The Golden Yoke and the Hidden Seed

We have been taught to call it progress. It is a convenient name, like a sheet thrown over a corpse. The truth is another, and we feel it turn into a scream in our guts, every time the news shows us yet another war for profit, every time an algorithm decides who we are and what to desire. We are inside a perfect machine, oiled by consensus, which has three main gears. The first, the crudest and most powerful, is the economy. Not the economy of bakers and carpenters, the one that feeds and builds. No. This is a theology in reverse, a Saturnian cult that devours its children. Its god is profit, sole and unique, its liturgy is written in incomprehensible balance sheets, its hell is poverty. The second gear is political power, no longer a counterbalance, but the praetorian guard of the first. Institutions, those that should be the bulwark of law, are courtesans. They prostitute themselves to the highest bidder, who is always, unfailingly, the multinational of the day, the financial conglomerate, the faceless entity that holds the true scepter. And the third gear, the one that should be the brake, ethics, has been reduced to an ornament, a drawing-room conversation, a luxury for beautiful souls. An ethics without a backbone, without a foundation other than the opinion of the day. This is the impure triad that governs our time. A Moloch that demands human victims, but not on the altar of faith, but on the banal and ruthless one of the dividend and capital.

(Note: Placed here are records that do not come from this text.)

Background: an optimization exercise with open tools, aiming at small area. Do not read the settings as production practice.
Function was checked by simulation only, so behaviour that the tests miss may differ from the original.
The clock port is modelled as an ideal driver; clocking choices that lean on that would not hold on a real chip.
Power is estimated from default activity; no workload was simulated.

[flow/design.v]
module x10_ctrl (
    input  wire       clk,
    input  wire       load,
    input  wire [2:0] cfg_sel,
    input  wire [2:0] cfg_max,
    input  wire [2:0] cfg_mult,
    input  wire [1:0] cfg_idle,
    input  wire       act_valid,
    input  wire [2:0] act_unit,
    input  wire       act_on,
    input  wire       slow_tick,
    output reg        od_valid,
    output wire [2:0] od_slot,
    output wire [2:0] mux_slot
);
    reg       m3, m4;
    reg [2:0] scan_mult;
    reg [1:0] idle_mode;
    reg [4:1] cam;
    reg       scan;
    reg [3:0] tcnt;
    assign mux_slot = {cam[4], cam[2] | cam[3], cam[1] | cam[3]};
    assign od_slot  = mux_slot;
    wire idle_scan = (idle_mode == 2'd0);
    wire idle_prio = (idle_mode == 2'd1);
    wire       low   = !(cam[4] | cam[3] | cam[2]);           
    wire [4:1] prev_c = {low & m4, cam[4] | (low & m3 & !m4), cam[3] | (low & !m3), cam[2]};
    wire [4:1] next_c = {cam[3] & m4, cam[2] & m3, cam[1],
                         !(cam[1] | cam[2] | cam[3]) | (cam[2] & !m3) | (cam[3] & !m4)};
    wire [2:0] k = act_unit;
    wire [4:1] u_hot = {k == 3'b110, k == 3'b100, k == 3'b111, k == 3'b101};
    wire u_ok  = u_hot[1] | u_hot[2] | (u_hot[3] & m3) | (u_hot[4] & m4);
    wire u5    = (k == 3'b001);
    wire u6    = (k == 3'b011);
    wire hit   = |(u_hot & cam);
    wire a_row  = act_valid & (u_ok | u5 | u6);
    wire a_sel  = act_valid & act_on & u_ok;                      
    wire a_off  = act_valid & !act_on & hit;                      
    wire a_scan = act_valid & act_on & u5;
    wire a_sel0 = act_valid & !act_on & u5;
    wire a_prev = act_valid & act_on & u6;
    wire a_next = act_valid & !act_on & u6;
    wire t_wrap = slow_tick & (tcnt == 4'd0);
    wire pol    = a_off | (t_wrap & !scan);                       
    wire p_scan = pol & idle_scan;
    wire p_prio = pol & idle_prio;
    wire go_nxt = a_next | (t_wrap & scan);
    wire stop   = a_sel | a_sel0 | a_prev | a_next | p_prio;      
    wire start  = a_scan | p_scan;                                
    wire [4:1] nx_cam = a_sel  ? u_hot :
                        a_prev ? prev_c :
                        go_nxt ? next_c :
                        p_prio ? 4'b0001 :
                        a_sel0 ? 4'b0000 : cam;
    wire nx_scan = !stop & (start | scan);
    wire nx_od   = a_prev | go_nxt | (a_sel & !hit) | (a_sel0 & |cam) | (p_prio & !cam[1]);
    wire t_clr   = t_wrap | (a_row & !(scan & !stop));
    wire t_inc   = slow_tick & !t_wrap;
    always @(posedge clk) begin
        if (load) begin
            m3        <= cfg_max[2] | cfg_max[0];
            m4        <= cfg_max[2];
            scan_mult <= cfg_mult;
            idle_mode <= cfg_idle;
            tcnt      <= (cfg_idle == 2'd0) ? {1'b0, cfg_mult} : 4'd12;
            cam       <= (cfg_idle == 2'd1) ? 4'b0001 :
                         {cfg_sel == 3'd4, cfg_sel == 3'd3, cfg_sel == 3'd2, cfg_sel == 3'd1};
            scan      <= (cfg_idle == 2'd0);
            od_valid  <= 1'b1;
        end else begin
            cam       <= nx_cam;
            scan      <= nx_scan;
            if (t_clr | t_inc)
                tcnt  <= t_clr ? (nx_scan ? {1'b0, scan_mult} : 4'd12) : tcnt - 4'd1;
            od_valid  <= nx_od;
        end
    end
endmodule
module x10_core (
    input  wire       clk,
    input  wire       rst,             
    input  wire       cfg_variant_b,
    input  wire [2:0] cfg_sel,
    input  wire [2:0] cfg_max,
    input  wire [2:0] cfg_mult,
    input  wire [3:0] cfg_house,
    input  wire [1:0] cfg_idle,
    input  wire       ev_valid,
    input  wire [1:0] ev_kind,         
    input  wire [7:0] ev_data,
    output wire       ev_ready,
    output wire       tx_valid,
    output wire [7:0] tx_data,
    input  wire       tx_ready,
    output wire       od_valid,
    output wire [2:0] od_slot,
    output wire [2:0] mux_slot,
    output wire       rep_valid,
    output wire [7:0] rep_byte,
    output reg        want_resync
);
    localparam [2:0] M_IDLE  = 3'd0;    
    localparam [2:0] M_MASK  = 3'd1;    
    localparam [2:0] M_PAY   = 3'd2;    
    localparam [2:0] M_DISC  = 3'd3;    
    localparam [2:0] M_TX    = 3'd4;    
    localparam [2:0] M_REP   = 3'd5;    
    localparam [2:0] M_RUN   = 3'd6;    
    localparam [2:0] M_FLUSH = 3'd7;    
    function [3:0] raw_house(input vb, input [3:0] h);
        case ({vb, h})
            5'h00: raw_house = 4'h6; 5'h01: raw_house = 4'hE;
            5'h02: raw_house = 4'h2; 5'h03: raw_house = 4'hA;
            5'h04: raw_house = 4'h1; 5'h05: raw_house = 4'h9;
            5'h06: raw_house = 4'h5; 5'h07: raw_house = 4'hD;
            5'h08: raw_house = 4'h7; 5'h09: raw_house = 4'hF;
            5'h0A: raw_house = 4'h3; 5'h0B: raw_house = 4'hB;
            5'h0C: raw_house = 4'h0; 5'h0D: raw_house = 4'h8;
            5'h0E: raw_house = 4'h4; 5'h0F: raw_house = 4'hC;
            5'h10: raw_house = 4'h6; 5'h11: raw_house = 4'h7;
            5'h12: raw_house = 4'h4; 5'h13: raw_house = 4'h5;
            5'h14: raw_house = 4'h8; 5'h15: raw_house = 4'h9;
            5'h16: raw_house = 4'hA; 5'h17: raw_house = 4'hB;
            5'h18: raw_house = 4'hE; 5'h19: raw_house = 4'hF;
            5'h1A: raw_house = 4'hC; 5'h1B: raw_house = 4'hD;
            5'h1C: raw_house = 4'h0; 5'h1D: raw_house = 4'h1;
            5'h1E: raw_house = 4'h2; default: raw_house = 4'h3;
        endcase
    endfunction
    function [2:0] device_a(input [3:0] raw);
        case (raw)
            4'h6: device_a = 3'b101;
            4'hE: device_a = 3'b111;
            4'h2: device_a = 3'b100;
            4'hA: device_a = 3'b110;
            4'h1: device_a = 3'b001;
            4'h9: device_a = 3'b011;
            default: device_a = 3'b000;
        endcase
    endfunction
    reg       variant_b;
    reg [3:0] house_raw;     
    reg [2:0] mode;
    reg [3:0] cnt;           
    reg [31:0] q;            
    reg [3:0] tl;
    reg [5:0] tk;            
    wire [7:0] q_byte = {q[28], q[24], q[20], q[16], q[12], q[8], q[4], q[0]};
    assign ev_ready = !mode[2];
    wire accept    = ev_valid && !mode[2];
    wire acc_byte  = accept && (ev_kind == 2'd0);
    wire acc_tick  = accept && (ev_kind == 2'd1);
    wire acc_sync  = accept && (ev_kind == 2'd2);
    wire load      = rst || (accept && (ev_kind == 2'd3));
    assign tx_valid = (mode == M_TX);
    assign tx_data  = cnt[3] ? 8'hC3 : (cnt[2:0] == 3'd7) ? 8'h9B : 8'h00;
    assign rep_valid = (mode == M_REP);
    assign rep_byte  = q_byte;
    wire mine = (ev_data[7:4] == house_raw);
    wire       pay_func = q[0];
    wire [3:0] pay_act  = {(mine && pay_func && ev_data[3:1] == 3'b001) ?
                           tl[2:0] : 3'd0, !ev_data[0]};
    wire       b_valid = !ev_data[7] && ev_data[2:0] == 3'd0 && !(ev_data[6] && ev_data[3]);
    wire [3:0] b_act   = {b_valid & !ev_data[6], ev_data[4], b_valid & !ev_data[3], !ev_data[5]};
    wire [3:0] push_act = variant_b ? b_act : pay_act;
    wire b_go = (cnt == 4'd4) && (ev_data == 8'hAD) && (tl != q[31:28]);
    wire tk_wrap   = variant_b ? tk[3] : (tk == 6'b010100);
    wire slow_tick = acc_tick && (!variant_b || tk_wrap);
    wire       act_valid = (mode == M_RUN);
    wire [2:0] act_unit  = q[3:1];
    wire       act_on    = q[0];
    x10_ctrl u_ctrl (
        .clk       (clk),
        .load      (load),
        .cfg_sel   (cfg_sel),
        .cfg_max   (cfg_max),
        .cfg_mult  (cfg_mult),
        .cfg_idle  (cfg_idle),
        .act_valid (act_valid),
        .act_unit  (act_unit),
        .act_on    (act_on),
        .slow_tick (slow_tick),
        .od_valid  (od_valid),
        .od_slot   (od_slot),
        .mux_slot  (mux_slot)
    );
    wire cnt_end = (cnt == 4'd1);
    always @(posedge clk) begin
        if (load) begin
            variant_b   <= cfg_variant_b;
            house_raw   <= raw_house(cfg_variant_b, cfg_house);
            mode        <= M_FLUSH;
            cnt         <= 4'd8;
            tk          <= 6'd0;
            want_resync <= 1'b0;
            tl          <= 4'd0;
        end else begin
            case (mode)
                M_IDLE: if (acc_byte) begin
                    if (!variant_b) begin
                        if (ev_data == 8'h5A) begin
                            mode <= M_TX; cnt <= 4'd9;
                        end else if (ev_data == 8'h00) begin
                            mode <= M_TX; cnt <= 4'd1;
                        end else if (ev_data == 8'hA5) begin
                            mode <= M_TX; cnt <= 4'd7;
                        end else if (ev_data == 8'h55) begin
                        end else if (ev_data <= 8'd9) begin
                            mode <= M_MASK; cnt <= ev_data[3:0];
                        end else begin
                            {q[28], q[24], q[20], q[16], q[12], q[8], q[4], q[0]} <= ev_data;
                            mode <= M_REP; cnt <= 4'd10;
                        end
                    end else begin
                        case (cnt[2:0])
                            3'd0: cnt <= (ev_data == 8'hD5) ? 4'd1 : 4'd0;
                            3'd1: cnt <= (ev_data == 8'hAA) ? 4'd2 : 4'd0;
                            3'd2: cnt <= {!mine, 3'd3};
                            3'd3: begin
                                q   <= {push_act, q[31:4]};
                                cnt <= cnt + 4'd1;
                            end
                            default: begin
                                mode <= b_go ? M_RUN : M_FLUSH;
                                cnt  <= 4'd8;
                                if (b_go) tl <= q[31:28];
                            end
                        endcase
                    end
                end
                M_MASK, M_PAY, M_DISC: if (acc_byte) begin
                    if (mode == M_MASK)
                        {q[28], q[24], q[20], q[16], q[12], q[8], q[4], q[0]} <= ev_data;
                    if (mode == M_PAY) begin
                        q <= {push_act, q[31:4]};
                        if (mine && !pay_func)
                            tl <= {1'b0, device_a(ev_data[3:0])};
                    end
                    if (cnt_end) begin
                        mode <= (mode == M_DISC) ? M_IDLE : M_RUN;
                        cnt  <= 4'd8;
                    end else begin
                        if (mode == M_MASK) mode <= M_PAY;
                        cnt <= cnt - 4'd1;
                    end
                end
                M_TX: if (tx_ready) begin
                    cnt <= cnt - 4'd1;
                    if (cnt[2:0] == 3'd1)
                        mode <= M_IDLE;
                end
                M_REP: mode <= M_DISC;
                default: begin
                    q   <= {4'd0, q[31:4]};
                    cnt <= cnt - 4'd1;
                    if (cnt_end)
                        mode <= M_IDLE;     
                end
            endcase
            if (acc_tick) begin
                if (variant_b) tl <= 4'd0;
                if (tk_wrap) begin
                    tk <= 6'd0;
                    if (!variant_b) want_resync <= 1'b1;
                end else begin
                    tk <= {tk[4:0], !(tk[5] ^ tk[4])};
                end
            end
            if (acc_sync && mode == M_IDLE)
                want_resync <= 1'b0;
        end
    end
endmodule
[flow/flow/run.sh]
#!/bin/bash
# Own layout flow: the standard flow (standard.sh, all ORFS steps) with
#  - the standard synthesis script (synth_recipe.tcl), except that its ABC
#    call uses the area-oriented mapping script flow/area.abc; the registers
#    are mapped before ABC runs, so they are the standard synthesis's
#  - the settings in flow/extra.mk added to the standard flow's config.mk, and
#    flow/leaf_cts.tcl run around clock_tree_synthesis (PRE_CTS_TCL)
# Each tool's full output is in own_flow.log and in ORFS's logs under orfs/.
set -euo pipefail
W=$(pwd)
F="$W/flow"
{
  echo "proc abc {args} { set i [lsearch -exact \$args -script]; if {\$i >= 0} { lset args [expr {\$i + 1}] {$F/area.abc} }; yosys abc {*}\$args }"
  cat "$W/synth_recipe.tcl"
} > "$W/own_synth.tcl"
cp "$W/config.mk" "$W/own_config.mk"
cat "$F/extra.mk" >> "$W/own_config.mk"
echo "export PRE_CTS_TCL = $F/leaf_cts.tcl" >> "$W/own_config.mk"
sed -e "s#SYNTH_SCRIPT=[^ ]*#SYNTH_SCRIPT=$W/own_synth.tcl#" \
    -e "s#DESIGN_CONFIG=[^ ]*#DESIGN_CONFIG=$W/own_config.mk#" \
    "$W/standard.sh" > "$W/own_standard.sh"
bash "$W/own_standard.sh" > "$W/own_flow.log" 2>&1
[flow/flow/area.abc]
strash
&get -n
&deepsyn -I 1 -J 100
&put
strash
&get -n
&st
&dch -f
&nf -a -R 1000
&put
strash
&get -n
&st
&dch -f
&nf -a -R 1000
&put
topo
[flow/flow/extra.mk]
# Appended to the standard flow's config.mk by run.sh.
# Port buffers: the smallest buffer (the outputs drive 0.01 pF).
export BUFFER_PORTS_ARGS = -buffer_cell sky130_fd_sc_hd__buf_1
# Clock tree: clkbuf_8 buffers, no dummy loads.
export CTS_ARGS = -sink_clustering_enable -repair_clock_nets -buf_list sky130_fd_sc_hd__clkbuf_8 -dont_use_dummy_load
# After CTS, leaf buffers whose flip-flops keep a clock slew under 110 ps
# are made clkbuf_4 (flow/leaf_cts.tcl, set as PRE_CTS_TCL by run.sh).
export MCTS_SMALL = sky130_fd_sc_hd__clkbuf_4
export MCTS_SLEW = 0.110
[flow/flow/leaf_cts.tcl]
# PRE_CTS_TCL: after the standard clock_tree_synthesis, each leaf clock
# buffer is tried one size smaller (MCTS_SMALL) and kept so only while the
# worst clock-pin slew of its flip-flops stays under MCTS_SLEW (ns), as
# estimated from placement.
if {[info commands orig_clock_tree_synthesis] == ""} {
  rename clock_tree_synthesis orig_clock_tree_synthesis
}
proc clock_tree_synthesis {args} {
  orig_clock_tree_synthesis {*}$args
  set_propagated_clock [all_clocks]
  estimate_parasitics -placement
  set small [[ord::get_db] findMaster $::env(MCTS_SMALL)]
  set limit $::env(MCTS_SLEW)
  foreach inst [[ord::get_db_block] getInsts] {
    set name [$inst getName]
    if {![string match "clkbuf_*" $name] || $name == "clkbuf_0_clk"} { continue }
    set big [$inst getMaster]
    $inst swapMaster $small
    estimate_parasitics -placement
    set worst 0
    foreach it [[[$inst findITerm X] getNet] getITerms] {
      if {[$it isInputSignal] || [[$it getMTerm] getName] == "CLK"} {
        set p [get_pins [$it getName /]]
        set s [get_property $p slew_max]
        if {$s > $worst} { set worst $s }
      }
    }
    if {$worst > $limit} {
      $inst swapMaster $big
      puts "leaf CTS: $name kept [$big getName] ($worst ns)"
    } else {
      puts "leaf CTS: $name now $::env(MCTS_SMALL) ($worst ns)"
    }
  }
  estimate_parasitics -placement
}
[flow/standard.sh]
#!/bin/bash
# synth_recipe.tcl (not shown) runs the flow's synth.tcl, then flattens the netlist and writes it again
# the make line also repeats each setting of config.mk as NAME=value (left out here)
make -C /OpenROAD-flow-scripts/flow DESIGN_CONFIG=/design/flow/config.mk WORK_HOME=/design/flow/orfs CLKGATE_MAP_FILE= SYNTH_SCRIPT=/design/flow/synth_recipe.tcl "${@:-finish}"
[flow/config.mk]
export PLATFORM = sky130hd
export DESIGN_NAME = x10_core
export DESIGN_NICKNAME = x10_core
export VERILOG_FILES = /design/flow/design.v
export SDC_FILE = /design/flow/constraint.sdc
export NUM_CORES = 4
export LEC_CHECK = 0
export CAP_MARGIN = 20
export CORE_MARGIN = 2
export CORE_UTILIZATION = 40
export SLEW_MARGIN = 20
[flow/constraint.sdc]
create_clock -name core_clock -period 10.0 [get_ports {clk}]
set_input_delay 2.0000 -clock core_clock [delete_from_list [all_inputs] [get_ports {clk}]]
set_output_delay 2.0000 -clock core_clock [all_outputs]
set_load 0.01 [all_outputs]
==> impl_results.html, run 1 <==
<table>
<tr><th>Metric</th><th>Value</th></tr>
<tr><th colspan="2">Outcome</th></tr>
<tr><td>Result of the run</td><td>finished clean</td></tr>
<tr><th colspan="2">Critical path</th></tr>
<tr><td>FF-to-FF End</td><td>u_ctrl.tcnt[2]</td></tr>
<tr><td>Critical path data arrival time</td><td>4.63 ns</td></tr>
<tr><td>Type of element launching the critical path</td><td>primary input</td></tr>
<tr><td>Biggest fanout along the worst timing path</td><td>6</td></tr>
<tr><td>Number of cell instances on the worst register-to-register path</td><td>14</td></tr>
<tr><td>Worst R2R Start</td><td>mode[2]</td></tr>
<tr><td>Register-to-register path setup slack</td><td>6.65 ns</td></tr>
<tr><td>Crit path required time</td><td>10.05 ns</td></tr>
<tr><td>Critical path endpoint category</td><td>flop</td></tr>
<tr><td>Start-to-end type of the worst setup path</td><td>primary input to flop</td></tr>
<tr><th colspan="2">Routing</th></tr>
<tr><td>Average routed wire per standard cell</td><td>roughly 15 microns</td></tr>
<tr><td>Met3 wirelength from detailed routing</td><td>384 microns</td></tr>
<tr><td>Final routed DRC violation total</td><td>0</td></tr>
<tr><td>Post-route antenna net violation count</td><td>0</td></tr>
<tr><td>Post-detailed-routing wire length</td><td>~8100 microns</td></tr>
<tr><td>Via count of the routed design</td><td>2901</td></tr>
<tr><td>Number of search-and-repair iterations in the first detailed-routing pass</td><td>4</td></tr>
<tr><td>Length of routed met2 wiring</td><td>approximately 3600 microns</td></tr>
<tr><td>Routed length on met1</td><td>3920 microns</td></tr>
<tr><td>Via density</td><td>5.55</td></tr>
<tr><td>DR iter-0 viols</td><td>186</td></tr>
<tr><td>Highest metal used</td><td>met4</td></tr>
<tr><th colspan="2">Die</th></tr>
<tr><td>Vert. Die Dim</td><td>101 microns</td></tr>
<tr><td>Initial cell density of the core</td><td>about two fifths</td></tr>
<tr><td>Top-Level Pins</td><td>57</td></tr>
<tr><td>Floorplan core area</td><td>between 9000 and 10000 sq um</td></tr>
<tr><td>Placement Rows</td><td>35</td></tr>
<tr><td>Die footprint</td><td>10200 sq um</td></tr>
<tr><td>Width of the chip</td><td>101 microns</td></tr>
<tr><th colspan="2">Yosys</th></tr>
<tr><td>Synth cell types</td><td>between 40 and 50</td></tr>
<tr><td>Synthesized area per cell</td><td>10.4 sq um</td></tr>
<tr><td>Ys async rst share</td><td>0%</td></tr>
<tr><td>Number of enable-type register cells in the synthesized netlist</td><td>52</td></tr>
<tr><td>Seq/Total Area, Yosys</td><td>a little over 50%</td></tr>
<tr><td>Commonest register cell after synthesis</td><td>edfxtp_1</td></tr>
<tr><td>Instance count of the mapped netlist</td><td>364</td></tr>
<tr><td>Synth Cell Area</td><td>3770 sq um</td></tr>
<tr><td>Number of synthesized register bits</td><td>72</td></tr>
<tr><td>Ys Warns</td><td>2</td></tr>
<tr><th colspan="2">Clocking</th></tr>
<tr><td>Skew-Pair Late Insertion Delay</td><td>0.35 ns</td></tr>
<tr><td>Number of setup buffers added after CTS</td><td>0</td></tr>
<tr><td>Total CTS buffers</td><td>9</td></tr>
<tr><td>CTS tree</td><td>built</td></tr>
<tr><td>Clock Sinks</td><td>72</td></tr>
<tr><td>Clock input transition at the sequential cells of the worst setup and hold paths</td><td>roughly 0.10 ns</td></tr>
<tr><td>Post-CTS resize count</td><td>0</td></tr>
<tr><td>CTS Hold Buffers Added</td><td>0</td></tr>
<tr><th colspan="2">Global routing</th></tr>
<tr><td>GRT Util Overall</td><td>16.5%</td></tr>
<tr><td>Initial antenna violation count</td><td>0</td></tr>
<tr><td>Pin count of the biggest net entering global routing</td><td>26</td></tr>
<tr><td>Via count of the first global-routing pass</td><td>approximately 2800</td></tr>
<tr><td>Wire length of the first global-routing pass</td><td>13100 microns</td></tr>
<tr><td>Total gr overflow</td><td>0</td></tr>
<tr><th colspan="2">Hold path</th></tr>
<tr><td>Hold depth</td><td>0</td></tr>
<tr><td>WHS Endpoint</td><td>q[15]</td></tr>
<tr><td>Kind of path behind the tightest hold check</td><td>flop to flop</td></tr>
<tr><td>Hold_sp</td><td>q[19]</td></tr>
<tr><th colspan="2">Placement</th></tr>
<tr><td>Input/output buffers</td><td>between 50 and 60</td></tr>
<tr><td>Weighted congestion at the end of routability-driven global placement</td><td>between 0.9 and 1</td></tr>
<tr><td>Detailed placer's ending HPWL</td><td>5930 microns</td></tr>
<tr><th colspan="2">STA</th></tr>
<tr><td>Final period demand of the worst path</td><td>4.57 ns</td></tr>
<tr><td>Final slew viol count</td><td>0</td></tr>
<tr><td>Maximum clock skew at final layout</td><td>~0.034 ns</td></tr>
<tr><td>Transition time at the pin with the least slew margin</td><td>0.792 ns</td></tr>
<tr><td>Setup repair after global routing missed its margin</td><td>false</td></tr>
<tr><td>Setup-violating endpoint count in the final report</td><td>0</td></tr>
<tr><td>Headroom to the max-slew limit</td><td>47.1%</td></tr>
<tr><td>Final-layout setup total negative slack</td><td>0 ns</td></tr>
<tr><td>Tightest hold margin</td><td>0.394 ns</td></tr>
<tr><td>Final worst path period share</td><td>45.7%</td></tr>
<tr><td>Final count of hold timing violations</td><td>0</td></tr>
<tr><td>Maximum achievable frequency</td><td>219 MHz</td></tr>
<tr><th colspan="2">Finish</th></tr>
<tr><td>Number of nets in the final layout</td><td>454</td></tr>
<tr><td>Layout cell share with drive strength beyond 1</td><td>3.40%</td></tr>
<tr><td>Layout overhead on the synthesized area</td><td>8.58%</td></tr>
<tr><td>Count of inserted antenna diode cells</td><td>0</td></tr>
<tr><th colspan="2">Flow run</th></tr>
<tr><td>Max Cap Violations</td><td>0</td></tr>
<tr><th colspan="2">Pwr</th></tr>
<tr><td>Leak pwr</td><td>approximately 1.4 nW</td></tr>
<tr><td>Power density cells</td><td>around 230 nW/um^2</td></tr>
<tr><td>Worst vdd rail ir drop</td><td>0.112 mV</td></tr>
</table>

And yet, in this night, a seed endures. It is an ancient seed, forgotten, trampled by the passing of tanks and stock market transactions. It is that feeling that inhabits us, that primordial vibration that tells us, without words, that good and evil exist. That a human life has a specific weight, an absolute value that is not negotiable. This is not an emotion. It is an ontological datum. It is the proof that we were forged by a hand that is not the same that forged the machine. To welcome this energy is not a mystical act; it is the only truly revolutionary act we have left. It is the radical refusal of the yoke. It is recognizing that there exists a Love that precedes every merit, that cannot be bought or sold. A Love that is Source, that is Logos. Not an abstract principle, but a creative and impersonal force that attracts us not for what we have done, but for what we are: needy, fragile, imperfect beings. It is from this need, from this wound, that true strength can spring.

Those who do not understand this, who set themselves up as priests of Moloch, who place power, success, money before this elementary principle, are not simply mistaken. They are an enemy of the human. They are a traitor to the species. Their guilt is not ideological; it is biological. They are like a cancer that, forgetting it is part of a single body, begins to devour it believing it is affirming itself. The good of the individual is the good of the community. It is a truism, and yet it is the first to be sacrificed on the altar of ideology, be it that of the market or the totalitarian state.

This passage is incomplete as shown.